Personal information
- Full name: Martin Valentinov Sechkov
- Date of birth: 17 November 1986 (age 38)
- Place of birth: Kyustendil, Bulgaria
- Height: 1.88 m (6 ft 2 in)
- Position(s): Centre back

Senior career*
- Years: Team / Apps / (Gls)
- 2002–2004: Velbazhd Kyustendil / - / (-)
- 2004–2010: Lokomotiv Plovdiv / 58 / (5)
- 2004: → Minyor BD (loan) / - / (-)
- 2005–2006: → Minyor Pernik (loan) / 19 / (0)
- 2010: Akademik Sofia / 14 / (0)
- 2011: Slavia Sofia / 8 / (0)
- 2011: Etar 1924 / 7 / (0)
- 2012–2013: Montana / 21 / (1)
- 2013: Neftochimic 1986 / 7 / (0)
- 2014: Pirin Razlog / 26 / (2)
- 2015: Lokomotiv Plovdiv / 11 / (0)
- 2015–2016: Septemvri Simitli / 21 / (0)
- 2017: Sozopol / 25 / (3)
- 2018–2019: Hebar Pazardzhik / 46 / (6)

= Martin Sechkov =

Bulgarian footballer

Martin Sechkov (Мартин Сечков; born 17 November 1986) is a former Bulgarian footballer, who played as a defender.

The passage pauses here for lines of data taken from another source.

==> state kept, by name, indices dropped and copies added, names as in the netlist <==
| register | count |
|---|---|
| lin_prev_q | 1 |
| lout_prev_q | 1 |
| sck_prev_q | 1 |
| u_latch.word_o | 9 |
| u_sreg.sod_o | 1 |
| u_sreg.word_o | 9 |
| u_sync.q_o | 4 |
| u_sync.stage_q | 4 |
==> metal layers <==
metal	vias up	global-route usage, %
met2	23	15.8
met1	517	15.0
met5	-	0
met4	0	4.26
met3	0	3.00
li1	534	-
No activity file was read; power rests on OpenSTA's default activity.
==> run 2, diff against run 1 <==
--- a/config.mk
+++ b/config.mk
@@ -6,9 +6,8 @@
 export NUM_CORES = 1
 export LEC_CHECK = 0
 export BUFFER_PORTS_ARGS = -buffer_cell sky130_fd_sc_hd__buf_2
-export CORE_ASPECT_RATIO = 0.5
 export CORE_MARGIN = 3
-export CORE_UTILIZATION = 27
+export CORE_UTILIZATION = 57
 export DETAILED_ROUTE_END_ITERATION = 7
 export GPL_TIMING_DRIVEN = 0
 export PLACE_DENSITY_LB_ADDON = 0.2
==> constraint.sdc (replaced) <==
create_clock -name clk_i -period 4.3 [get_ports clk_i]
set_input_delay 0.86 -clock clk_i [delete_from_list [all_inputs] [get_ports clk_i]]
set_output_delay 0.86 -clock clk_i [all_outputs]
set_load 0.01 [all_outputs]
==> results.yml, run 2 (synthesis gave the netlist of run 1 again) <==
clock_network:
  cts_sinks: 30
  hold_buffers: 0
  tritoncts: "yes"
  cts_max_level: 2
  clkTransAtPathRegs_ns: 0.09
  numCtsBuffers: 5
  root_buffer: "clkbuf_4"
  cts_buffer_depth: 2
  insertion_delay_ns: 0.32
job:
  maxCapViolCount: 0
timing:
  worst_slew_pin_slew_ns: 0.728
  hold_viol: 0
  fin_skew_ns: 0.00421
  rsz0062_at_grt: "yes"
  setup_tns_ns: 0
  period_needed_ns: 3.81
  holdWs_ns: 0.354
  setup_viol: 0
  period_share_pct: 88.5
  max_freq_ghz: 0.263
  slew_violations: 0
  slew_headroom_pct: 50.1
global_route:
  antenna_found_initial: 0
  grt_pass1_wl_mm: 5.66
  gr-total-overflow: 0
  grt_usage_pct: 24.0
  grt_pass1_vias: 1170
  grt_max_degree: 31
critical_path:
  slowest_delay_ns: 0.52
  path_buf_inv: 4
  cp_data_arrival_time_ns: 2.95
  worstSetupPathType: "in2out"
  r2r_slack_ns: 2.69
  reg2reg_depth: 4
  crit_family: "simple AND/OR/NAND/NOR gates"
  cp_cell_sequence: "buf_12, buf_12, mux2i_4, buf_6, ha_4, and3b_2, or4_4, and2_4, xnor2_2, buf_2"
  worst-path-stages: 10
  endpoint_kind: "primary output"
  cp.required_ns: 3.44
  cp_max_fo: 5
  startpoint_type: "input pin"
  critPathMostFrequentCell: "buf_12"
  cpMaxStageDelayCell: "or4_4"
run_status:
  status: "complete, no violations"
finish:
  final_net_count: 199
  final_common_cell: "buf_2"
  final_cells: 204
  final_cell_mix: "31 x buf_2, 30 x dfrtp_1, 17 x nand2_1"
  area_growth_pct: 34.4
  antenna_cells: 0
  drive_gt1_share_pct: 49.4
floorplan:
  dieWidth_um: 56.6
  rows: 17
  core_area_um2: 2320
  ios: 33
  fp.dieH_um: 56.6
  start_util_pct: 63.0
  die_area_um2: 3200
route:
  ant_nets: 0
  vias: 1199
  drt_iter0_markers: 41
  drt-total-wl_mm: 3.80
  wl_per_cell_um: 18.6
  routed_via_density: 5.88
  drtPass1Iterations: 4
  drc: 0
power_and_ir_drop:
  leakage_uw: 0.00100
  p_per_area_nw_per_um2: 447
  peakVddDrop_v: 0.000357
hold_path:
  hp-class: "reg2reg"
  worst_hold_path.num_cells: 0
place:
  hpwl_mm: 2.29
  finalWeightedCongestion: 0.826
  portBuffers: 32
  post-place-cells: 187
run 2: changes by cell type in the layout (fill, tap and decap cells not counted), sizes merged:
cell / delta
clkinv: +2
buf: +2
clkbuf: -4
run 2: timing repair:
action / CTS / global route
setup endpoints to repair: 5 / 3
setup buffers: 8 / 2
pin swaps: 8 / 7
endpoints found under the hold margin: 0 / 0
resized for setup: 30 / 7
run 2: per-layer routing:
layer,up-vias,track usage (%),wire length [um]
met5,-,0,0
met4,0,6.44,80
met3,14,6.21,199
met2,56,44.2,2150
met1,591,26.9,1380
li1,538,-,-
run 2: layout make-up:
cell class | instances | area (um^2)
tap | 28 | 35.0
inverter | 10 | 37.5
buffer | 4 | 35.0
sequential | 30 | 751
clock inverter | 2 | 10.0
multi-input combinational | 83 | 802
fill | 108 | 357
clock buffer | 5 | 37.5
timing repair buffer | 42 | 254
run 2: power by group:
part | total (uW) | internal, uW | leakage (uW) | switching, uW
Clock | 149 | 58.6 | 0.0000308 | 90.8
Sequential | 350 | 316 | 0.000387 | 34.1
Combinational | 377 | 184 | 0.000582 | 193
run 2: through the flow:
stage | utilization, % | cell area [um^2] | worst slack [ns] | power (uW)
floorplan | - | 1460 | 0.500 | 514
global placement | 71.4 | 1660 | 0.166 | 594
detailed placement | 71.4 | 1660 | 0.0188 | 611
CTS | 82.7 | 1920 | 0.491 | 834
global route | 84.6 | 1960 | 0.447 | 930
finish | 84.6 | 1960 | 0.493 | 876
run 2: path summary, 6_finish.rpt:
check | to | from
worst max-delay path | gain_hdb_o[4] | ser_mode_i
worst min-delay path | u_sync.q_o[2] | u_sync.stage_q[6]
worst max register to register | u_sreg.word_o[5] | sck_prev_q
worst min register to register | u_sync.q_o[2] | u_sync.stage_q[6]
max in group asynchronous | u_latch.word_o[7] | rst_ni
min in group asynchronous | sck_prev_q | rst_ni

He played as a centre back from 2002 to 2019, amassing over 120 appearances in the Bulgarian First League for Lokomotiv Plovdiv, Akademik Sofia, Slavia Sofia, Montana and Neftochimic 1986. He also played for Velbazhd Kyustendil, Minyor Pernik, Etar 1924, Pirin Razlog, Septemvri Simitli, Sozopol and Hebar Pazardzhik.